[The task] Looking at the data that follows, count the lines containing the word "automatic" and write down only that count.

(Collected data)

-- Opening Marker --

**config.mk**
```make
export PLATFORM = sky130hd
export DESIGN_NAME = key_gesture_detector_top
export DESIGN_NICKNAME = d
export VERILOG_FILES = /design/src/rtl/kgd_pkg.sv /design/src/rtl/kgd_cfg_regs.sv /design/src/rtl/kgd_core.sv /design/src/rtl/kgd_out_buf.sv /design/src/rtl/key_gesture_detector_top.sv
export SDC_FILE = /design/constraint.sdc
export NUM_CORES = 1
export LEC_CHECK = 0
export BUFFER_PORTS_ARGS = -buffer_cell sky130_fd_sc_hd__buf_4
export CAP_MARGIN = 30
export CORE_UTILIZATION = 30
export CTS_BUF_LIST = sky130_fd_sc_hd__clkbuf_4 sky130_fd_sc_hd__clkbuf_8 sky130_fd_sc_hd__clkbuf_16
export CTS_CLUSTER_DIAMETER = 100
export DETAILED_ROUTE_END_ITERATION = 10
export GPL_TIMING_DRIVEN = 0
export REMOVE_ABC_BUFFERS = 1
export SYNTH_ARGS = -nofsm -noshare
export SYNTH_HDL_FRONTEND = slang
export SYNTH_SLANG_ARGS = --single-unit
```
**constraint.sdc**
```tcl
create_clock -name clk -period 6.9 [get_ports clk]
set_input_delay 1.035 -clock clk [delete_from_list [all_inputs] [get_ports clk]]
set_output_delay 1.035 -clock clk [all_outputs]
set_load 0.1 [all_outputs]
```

-- Closing Marker --
-- Opening Marker --

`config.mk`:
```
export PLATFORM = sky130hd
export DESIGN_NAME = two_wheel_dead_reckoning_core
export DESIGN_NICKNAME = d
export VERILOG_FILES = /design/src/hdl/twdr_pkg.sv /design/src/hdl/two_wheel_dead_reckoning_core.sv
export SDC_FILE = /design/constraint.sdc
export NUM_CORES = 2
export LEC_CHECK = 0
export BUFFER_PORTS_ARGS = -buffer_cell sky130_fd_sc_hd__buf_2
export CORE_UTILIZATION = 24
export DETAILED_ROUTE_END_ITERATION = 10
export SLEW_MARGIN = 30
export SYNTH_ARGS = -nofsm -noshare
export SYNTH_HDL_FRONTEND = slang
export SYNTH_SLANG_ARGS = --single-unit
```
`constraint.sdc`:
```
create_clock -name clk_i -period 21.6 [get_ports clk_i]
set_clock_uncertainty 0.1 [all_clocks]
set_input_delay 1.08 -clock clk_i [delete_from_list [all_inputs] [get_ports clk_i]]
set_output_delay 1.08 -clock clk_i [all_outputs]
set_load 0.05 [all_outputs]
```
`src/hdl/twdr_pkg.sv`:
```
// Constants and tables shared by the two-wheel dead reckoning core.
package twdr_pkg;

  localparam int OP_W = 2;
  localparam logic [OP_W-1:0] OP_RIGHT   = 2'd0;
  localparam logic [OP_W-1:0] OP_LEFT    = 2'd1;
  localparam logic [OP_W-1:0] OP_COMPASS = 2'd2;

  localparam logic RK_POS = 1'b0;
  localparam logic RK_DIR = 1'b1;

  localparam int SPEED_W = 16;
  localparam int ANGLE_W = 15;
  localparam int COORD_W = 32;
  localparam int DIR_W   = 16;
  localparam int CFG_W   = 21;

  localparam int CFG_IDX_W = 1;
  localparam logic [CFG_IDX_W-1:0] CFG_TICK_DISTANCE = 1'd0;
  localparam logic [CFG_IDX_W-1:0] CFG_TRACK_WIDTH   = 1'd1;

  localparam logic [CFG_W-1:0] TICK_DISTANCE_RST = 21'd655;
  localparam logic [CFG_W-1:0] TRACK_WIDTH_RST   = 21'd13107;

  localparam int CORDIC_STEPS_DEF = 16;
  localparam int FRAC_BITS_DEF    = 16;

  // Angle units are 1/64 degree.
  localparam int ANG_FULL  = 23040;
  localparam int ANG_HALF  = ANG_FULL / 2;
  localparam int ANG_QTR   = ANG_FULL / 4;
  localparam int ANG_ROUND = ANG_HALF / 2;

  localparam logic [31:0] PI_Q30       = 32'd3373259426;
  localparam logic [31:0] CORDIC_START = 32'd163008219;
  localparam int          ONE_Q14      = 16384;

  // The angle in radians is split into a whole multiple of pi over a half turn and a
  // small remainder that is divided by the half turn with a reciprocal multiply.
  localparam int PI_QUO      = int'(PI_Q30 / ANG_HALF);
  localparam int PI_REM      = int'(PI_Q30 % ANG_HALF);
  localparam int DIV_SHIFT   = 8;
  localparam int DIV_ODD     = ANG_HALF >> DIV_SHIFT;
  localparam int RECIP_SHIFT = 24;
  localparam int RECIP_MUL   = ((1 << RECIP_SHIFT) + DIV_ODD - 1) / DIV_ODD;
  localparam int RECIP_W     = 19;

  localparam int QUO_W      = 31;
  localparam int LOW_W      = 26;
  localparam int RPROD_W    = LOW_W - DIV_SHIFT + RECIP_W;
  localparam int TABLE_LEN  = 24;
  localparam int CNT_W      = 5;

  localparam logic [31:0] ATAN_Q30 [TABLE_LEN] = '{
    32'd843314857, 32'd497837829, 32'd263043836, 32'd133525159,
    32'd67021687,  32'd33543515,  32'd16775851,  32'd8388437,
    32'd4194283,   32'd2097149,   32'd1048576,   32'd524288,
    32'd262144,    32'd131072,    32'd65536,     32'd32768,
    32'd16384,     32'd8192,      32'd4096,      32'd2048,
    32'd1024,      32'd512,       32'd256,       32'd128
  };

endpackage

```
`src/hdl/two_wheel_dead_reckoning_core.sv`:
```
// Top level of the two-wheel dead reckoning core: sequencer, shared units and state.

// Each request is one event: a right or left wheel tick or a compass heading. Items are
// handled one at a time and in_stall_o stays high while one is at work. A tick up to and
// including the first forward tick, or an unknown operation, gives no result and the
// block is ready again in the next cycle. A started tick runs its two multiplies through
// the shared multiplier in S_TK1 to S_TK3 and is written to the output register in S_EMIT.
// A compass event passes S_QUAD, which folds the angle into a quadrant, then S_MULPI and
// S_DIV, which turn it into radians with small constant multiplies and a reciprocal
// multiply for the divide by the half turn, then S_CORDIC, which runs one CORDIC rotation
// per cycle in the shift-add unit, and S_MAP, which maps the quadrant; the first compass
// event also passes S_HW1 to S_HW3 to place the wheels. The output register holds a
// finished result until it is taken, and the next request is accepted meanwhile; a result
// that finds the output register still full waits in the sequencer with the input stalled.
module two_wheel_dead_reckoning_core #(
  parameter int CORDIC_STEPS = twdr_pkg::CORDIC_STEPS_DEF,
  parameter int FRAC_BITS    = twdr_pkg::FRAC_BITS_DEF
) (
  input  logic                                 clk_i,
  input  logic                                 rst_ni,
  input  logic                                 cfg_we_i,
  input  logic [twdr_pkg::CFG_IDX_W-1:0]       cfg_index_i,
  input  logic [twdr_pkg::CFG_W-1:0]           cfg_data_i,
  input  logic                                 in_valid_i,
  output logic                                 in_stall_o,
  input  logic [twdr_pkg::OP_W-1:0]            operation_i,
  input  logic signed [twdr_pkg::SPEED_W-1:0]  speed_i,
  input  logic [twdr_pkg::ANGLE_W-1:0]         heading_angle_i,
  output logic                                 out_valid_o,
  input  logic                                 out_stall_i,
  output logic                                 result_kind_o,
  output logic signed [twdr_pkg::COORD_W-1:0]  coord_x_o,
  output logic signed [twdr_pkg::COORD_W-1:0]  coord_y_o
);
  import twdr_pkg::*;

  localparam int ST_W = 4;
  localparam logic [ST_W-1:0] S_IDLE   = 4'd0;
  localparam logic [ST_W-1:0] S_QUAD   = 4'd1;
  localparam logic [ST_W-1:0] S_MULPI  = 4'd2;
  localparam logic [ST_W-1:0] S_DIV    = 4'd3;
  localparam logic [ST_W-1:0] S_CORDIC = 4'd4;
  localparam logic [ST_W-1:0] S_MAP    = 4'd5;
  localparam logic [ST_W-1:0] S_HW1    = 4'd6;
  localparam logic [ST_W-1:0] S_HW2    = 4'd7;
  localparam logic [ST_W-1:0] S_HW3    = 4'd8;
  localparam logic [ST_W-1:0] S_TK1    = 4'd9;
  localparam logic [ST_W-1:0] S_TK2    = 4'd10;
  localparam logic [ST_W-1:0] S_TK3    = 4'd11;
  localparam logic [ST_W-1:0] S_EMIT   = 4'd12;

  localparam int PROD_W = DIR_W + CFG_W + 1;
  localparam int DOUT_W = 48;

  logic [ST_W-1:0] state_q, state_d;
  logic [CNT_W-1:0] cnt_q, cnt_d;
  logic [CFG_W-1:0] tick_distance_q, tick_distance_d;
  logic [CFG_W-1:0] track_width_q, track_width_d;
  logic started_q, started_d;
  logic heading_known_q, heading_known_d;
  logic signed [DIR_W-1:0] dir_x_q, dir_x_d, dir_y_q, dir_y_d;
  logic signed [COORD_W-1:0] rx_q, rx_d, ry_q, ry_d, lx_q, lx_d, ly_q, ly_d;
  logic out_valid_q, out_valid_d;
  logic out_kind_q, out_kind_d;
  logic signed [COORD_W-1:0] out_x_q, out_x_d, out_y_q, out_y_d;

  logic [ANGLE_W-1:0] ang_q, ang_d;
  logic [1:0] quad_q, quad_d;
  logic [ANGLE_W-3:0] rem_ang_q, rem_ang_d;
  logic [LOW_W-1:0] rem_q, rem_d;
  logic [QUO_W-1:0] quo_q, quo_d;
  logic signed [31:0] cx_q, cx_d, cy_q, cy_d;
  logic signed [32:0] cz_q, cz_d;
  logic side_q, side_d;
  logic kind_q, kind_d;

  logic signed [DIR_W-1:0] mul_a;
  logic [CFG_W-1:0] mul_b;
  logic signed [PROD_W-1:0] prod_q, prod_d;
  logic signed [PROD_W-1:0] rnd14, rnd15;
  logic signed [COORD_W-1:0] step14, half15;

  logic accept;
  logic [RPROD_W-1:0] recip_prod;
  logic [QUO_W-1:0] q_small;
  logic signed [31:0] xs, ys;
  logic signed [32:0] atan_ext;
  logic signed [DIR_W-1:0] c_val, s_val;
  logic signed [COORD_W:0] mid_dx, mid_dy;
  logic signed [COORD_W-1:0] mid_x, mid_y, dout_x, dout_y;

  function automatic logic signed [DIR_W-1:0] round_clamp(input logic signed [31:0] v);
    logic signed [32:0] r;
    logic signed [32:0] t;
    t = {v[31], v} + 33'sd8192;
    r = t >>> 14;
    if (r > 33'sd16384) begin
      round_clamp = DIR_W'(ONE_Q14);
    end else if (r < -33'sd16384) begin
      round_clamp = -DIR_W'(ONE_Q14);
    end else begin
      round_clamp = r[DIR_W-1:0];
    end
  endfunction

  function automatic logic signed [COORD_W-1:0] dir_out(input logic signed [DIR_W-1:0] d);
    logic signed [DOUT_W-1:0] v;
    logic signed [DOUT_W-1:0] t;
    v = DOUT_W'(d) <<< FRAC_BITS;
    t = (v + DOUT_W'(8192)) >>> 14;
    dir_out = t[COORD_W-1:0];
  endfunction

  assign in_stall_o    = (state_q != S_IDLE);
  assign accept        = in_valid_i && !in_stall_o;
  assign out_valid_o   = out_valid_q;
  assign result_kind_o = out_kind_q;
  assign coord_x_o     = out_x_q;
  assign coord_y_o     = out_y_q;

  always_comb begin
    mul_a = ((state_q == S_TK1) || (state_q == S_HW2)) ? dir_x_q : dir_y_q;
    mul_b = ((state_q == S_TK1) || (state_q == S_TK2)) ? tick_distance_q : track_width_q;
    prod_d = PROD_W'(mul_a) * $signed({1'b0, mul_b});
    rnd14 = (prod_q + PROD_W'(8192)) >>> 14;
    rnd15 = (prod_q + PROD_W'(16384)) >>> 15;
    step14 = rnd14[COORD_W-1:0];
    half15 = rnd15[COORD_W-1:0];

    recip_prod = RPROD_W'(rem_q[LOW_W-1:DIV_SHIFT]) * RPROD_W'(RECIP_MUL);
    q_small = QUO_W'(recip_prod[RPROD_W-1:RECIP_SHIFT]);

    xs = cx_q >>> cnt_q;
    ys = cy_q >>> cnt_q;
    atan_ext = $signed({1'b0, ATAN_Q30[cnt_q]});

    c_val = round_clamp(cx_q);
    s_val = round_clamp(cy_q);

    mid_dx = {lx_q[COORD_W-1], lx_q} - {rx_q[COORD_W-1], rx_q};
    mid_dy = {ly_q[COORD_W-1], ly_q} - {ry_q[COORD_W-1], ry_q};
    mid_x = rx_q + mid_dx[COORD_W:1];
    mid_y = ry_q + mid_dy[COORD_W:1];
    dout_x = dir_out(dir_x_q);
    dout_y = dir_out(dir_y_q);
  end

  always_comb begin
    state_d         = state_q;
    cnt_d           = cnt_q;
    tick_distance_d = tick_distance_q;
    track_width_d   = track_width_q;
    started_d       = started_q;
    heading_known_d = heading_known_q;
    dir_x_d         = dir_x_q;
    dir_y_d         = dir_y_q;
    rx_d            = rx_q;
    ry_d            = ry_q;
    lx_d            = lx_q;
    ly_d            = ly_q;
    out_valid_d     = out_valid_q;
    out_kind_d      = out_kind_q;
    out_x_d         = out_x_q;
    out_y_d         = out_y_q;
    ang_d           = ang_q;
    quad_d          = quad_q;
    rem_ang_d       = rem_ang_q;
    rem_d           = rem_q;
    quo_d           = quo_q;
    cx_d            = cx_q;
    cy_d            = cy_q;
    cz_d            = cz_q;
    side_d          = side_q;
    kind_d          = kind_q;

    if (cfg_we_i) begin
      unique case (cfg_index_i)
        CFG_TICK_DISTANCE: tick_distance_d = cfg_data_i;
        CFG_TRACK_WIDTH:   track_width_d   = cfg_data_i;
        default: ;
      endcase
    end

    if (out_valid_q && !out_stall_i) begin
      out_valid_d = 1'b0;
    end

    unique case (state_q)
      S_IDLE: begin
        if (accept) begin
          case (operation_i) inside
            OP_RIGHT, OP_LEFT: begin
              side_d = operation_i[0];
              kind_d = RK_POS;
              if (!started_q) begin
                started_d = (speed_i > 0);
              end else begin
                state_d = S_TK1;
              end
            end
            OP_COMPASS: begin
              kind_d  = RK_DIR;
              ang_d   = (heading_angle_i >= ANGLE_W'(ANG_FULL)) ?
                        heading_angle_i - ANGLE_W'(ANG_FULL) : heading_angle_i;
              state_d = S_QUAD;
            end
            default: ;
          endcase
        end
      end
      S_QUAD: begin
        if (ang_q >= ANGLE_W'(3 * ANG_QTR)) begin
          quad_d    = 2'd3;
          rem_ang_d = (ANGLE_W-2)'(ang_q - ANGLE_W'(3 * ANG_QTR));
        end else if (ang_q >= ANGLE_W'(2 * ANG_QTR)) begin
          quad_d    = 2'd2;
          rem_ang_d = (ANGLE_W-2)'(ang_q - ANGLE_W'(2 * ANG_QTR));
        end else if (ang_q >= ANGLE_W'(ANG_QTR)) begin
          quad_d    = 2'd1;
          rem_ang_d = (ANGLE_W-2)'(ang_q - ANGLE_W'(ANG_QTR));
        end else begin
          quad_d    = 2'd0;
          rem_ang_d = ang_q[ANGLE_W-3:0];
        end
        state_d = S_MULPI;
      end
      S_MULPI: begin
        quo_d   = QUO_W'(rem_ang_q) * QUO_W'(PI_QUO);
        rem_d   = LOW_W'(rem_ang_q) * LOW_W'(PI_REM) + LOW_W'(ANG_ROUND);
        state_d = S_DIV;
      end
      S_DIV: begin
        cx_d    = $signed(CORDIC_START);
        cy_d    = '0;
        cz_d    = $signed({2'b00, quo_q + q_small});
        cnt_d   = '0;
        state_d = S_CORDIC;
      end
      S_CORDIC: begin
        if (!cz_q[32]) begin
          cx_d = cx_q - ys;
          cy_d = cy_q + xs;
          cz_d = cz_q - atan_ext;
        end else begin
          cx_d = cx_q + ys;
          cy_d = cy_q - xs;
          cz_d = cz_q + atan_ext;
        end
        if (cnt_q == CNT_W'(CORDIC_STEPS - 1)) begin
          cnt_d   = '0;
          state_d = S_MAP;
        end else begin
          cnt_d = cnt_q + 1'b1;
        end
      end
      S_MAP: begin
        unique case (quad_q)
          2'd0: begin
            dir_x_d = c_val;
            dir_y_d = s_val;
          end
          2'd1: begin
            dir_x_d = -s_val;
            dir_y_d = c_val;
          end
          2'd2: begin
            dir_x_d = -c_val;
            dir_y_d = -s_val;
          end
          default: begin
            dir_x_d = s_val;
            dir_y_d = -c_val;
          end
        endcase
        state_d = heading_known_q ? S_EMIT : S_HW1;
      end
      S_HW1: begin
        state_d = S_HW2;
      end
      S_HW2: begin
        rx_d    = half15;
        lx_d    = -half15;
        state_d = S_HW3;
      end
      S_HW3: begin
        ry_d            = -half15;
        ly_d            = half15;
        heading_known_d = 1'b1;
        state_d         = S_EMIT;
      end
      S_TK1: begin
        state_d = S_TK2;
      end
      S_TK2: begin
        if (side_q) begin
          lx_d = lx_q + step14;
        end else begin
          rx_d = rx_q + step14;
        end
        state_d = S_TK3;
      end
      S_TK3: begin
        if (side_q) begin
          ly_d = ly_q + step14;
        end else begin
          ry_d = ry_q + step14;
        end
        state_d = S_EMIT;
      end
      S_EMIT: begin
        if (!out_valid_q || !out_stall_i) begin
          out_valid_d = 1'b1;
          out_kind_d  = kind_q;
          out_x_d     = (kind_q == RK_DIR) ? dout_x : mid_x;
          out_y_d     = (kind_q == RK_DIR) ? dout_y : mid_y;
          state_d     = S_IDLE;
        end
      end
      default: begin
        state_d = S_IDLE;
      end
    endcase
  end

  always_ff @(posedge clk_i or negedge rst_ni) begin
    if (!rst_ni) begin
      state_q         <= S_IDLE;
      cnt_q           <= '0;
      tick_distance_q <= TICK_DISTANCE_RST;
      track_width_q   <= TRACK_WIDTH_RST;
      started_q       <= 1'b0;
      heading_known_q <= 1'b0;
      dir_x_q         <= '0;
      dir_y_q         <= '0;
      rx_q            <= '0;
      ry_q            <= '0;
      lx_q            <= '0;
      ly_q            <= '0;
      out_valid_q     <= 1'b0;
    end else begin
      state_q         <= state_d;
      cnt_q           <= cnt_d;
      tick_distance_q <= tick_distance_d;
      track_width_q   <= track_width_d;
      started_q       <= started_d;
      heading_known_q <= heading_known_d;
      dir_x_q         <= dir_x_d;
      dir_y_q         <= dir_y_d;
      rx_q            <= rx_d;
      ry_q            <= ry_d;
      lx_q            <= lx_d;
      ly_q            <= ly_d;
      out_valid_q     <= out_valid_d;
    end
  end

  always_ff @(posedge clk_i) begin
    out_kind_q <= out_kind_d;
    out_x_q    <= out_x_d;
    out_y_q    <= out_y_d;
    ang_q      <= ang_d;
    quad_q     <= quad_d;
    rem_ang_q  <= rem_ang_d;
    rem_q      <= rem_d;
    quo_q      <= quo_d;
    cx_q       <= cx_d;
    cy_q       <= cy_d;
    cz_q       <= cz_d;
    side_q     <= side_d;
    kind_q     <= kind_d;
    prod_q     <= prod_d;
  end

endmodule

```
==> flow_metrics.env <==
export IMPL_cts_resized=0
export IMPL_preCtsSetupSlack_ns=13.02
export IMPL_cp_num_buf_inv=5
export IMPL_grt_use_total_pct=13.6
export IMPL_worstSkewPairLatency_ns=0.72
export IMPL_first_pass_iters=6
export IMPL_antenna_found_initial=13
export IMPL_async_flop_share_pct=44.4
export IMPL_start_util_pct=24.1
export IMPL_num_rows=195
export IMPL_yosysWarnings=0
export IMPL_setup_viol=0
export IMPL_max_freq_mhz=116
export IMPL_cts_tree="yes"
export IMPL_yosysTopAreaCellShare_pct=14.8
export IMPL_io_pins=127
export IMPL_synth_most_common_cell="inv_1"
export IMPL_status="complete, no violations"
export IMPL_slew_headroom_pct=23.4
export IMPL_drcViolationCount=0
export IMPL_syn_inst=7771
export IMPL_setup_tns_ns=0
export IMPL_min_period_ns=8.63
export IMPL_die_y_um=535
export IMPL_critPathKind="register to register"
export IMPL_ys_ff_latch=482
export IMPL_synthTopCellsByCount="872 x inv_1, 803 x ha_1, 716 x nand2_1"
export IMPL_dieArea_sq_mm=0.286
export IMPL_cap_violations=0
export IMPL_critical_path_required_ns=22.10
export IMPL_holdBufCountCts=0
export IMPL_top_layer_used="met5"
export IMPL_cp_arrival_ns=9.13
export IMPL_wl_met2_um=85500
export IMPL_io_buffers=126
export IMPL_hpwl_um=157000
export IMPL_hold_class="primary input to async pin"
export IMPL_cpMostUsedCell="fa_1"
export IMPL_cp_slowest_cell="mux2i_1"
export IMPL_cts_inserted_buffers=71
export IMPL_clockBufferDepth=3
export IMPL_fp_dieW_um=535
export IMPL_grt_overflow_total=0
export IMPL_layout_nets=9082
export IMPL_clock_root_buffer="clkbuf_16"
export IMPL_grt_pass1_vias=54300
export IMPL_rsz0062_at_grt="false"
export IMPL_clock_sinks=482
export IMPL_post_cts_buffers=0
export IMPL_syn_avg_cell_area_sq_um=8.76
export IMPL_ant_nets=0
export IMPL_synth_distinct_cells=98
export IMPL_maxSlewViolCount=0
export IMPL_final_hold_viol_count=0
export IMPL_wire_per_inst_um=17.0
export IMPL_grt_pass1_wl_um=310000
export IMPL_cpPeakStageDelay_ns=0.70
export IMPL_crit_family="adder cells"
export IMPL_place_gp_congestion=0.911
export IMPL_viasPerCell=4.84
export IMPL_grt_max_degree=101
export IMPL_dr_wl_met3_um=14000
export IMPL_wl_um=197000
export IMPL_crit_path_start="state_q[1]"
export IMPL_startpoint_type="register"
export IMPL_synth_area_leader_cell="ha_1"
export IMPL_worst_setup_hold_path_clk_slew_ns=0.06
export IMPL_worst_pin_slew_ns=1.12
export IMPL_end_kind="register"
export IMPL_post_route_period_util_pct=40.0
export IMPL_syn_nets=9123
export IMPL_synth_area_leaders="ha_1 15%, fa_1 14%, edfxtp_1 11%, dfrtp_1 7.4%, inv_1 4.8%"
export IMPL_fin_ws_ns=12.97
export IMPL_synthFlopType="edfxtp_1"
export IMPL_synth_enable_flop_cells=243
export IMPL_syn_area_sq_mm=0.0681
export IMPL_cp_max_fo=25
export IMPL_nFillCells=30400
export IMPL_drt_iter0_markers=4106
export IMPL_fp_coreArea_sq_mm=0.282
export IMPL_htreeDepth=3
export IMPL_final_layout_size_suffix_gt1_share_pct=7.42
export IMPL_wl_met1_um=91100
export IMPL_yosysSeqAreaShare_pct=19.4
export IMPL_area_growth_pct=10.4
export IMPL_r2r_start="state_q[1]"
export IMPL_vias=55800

-- Closing Marker --

[Answer to this exercise] 2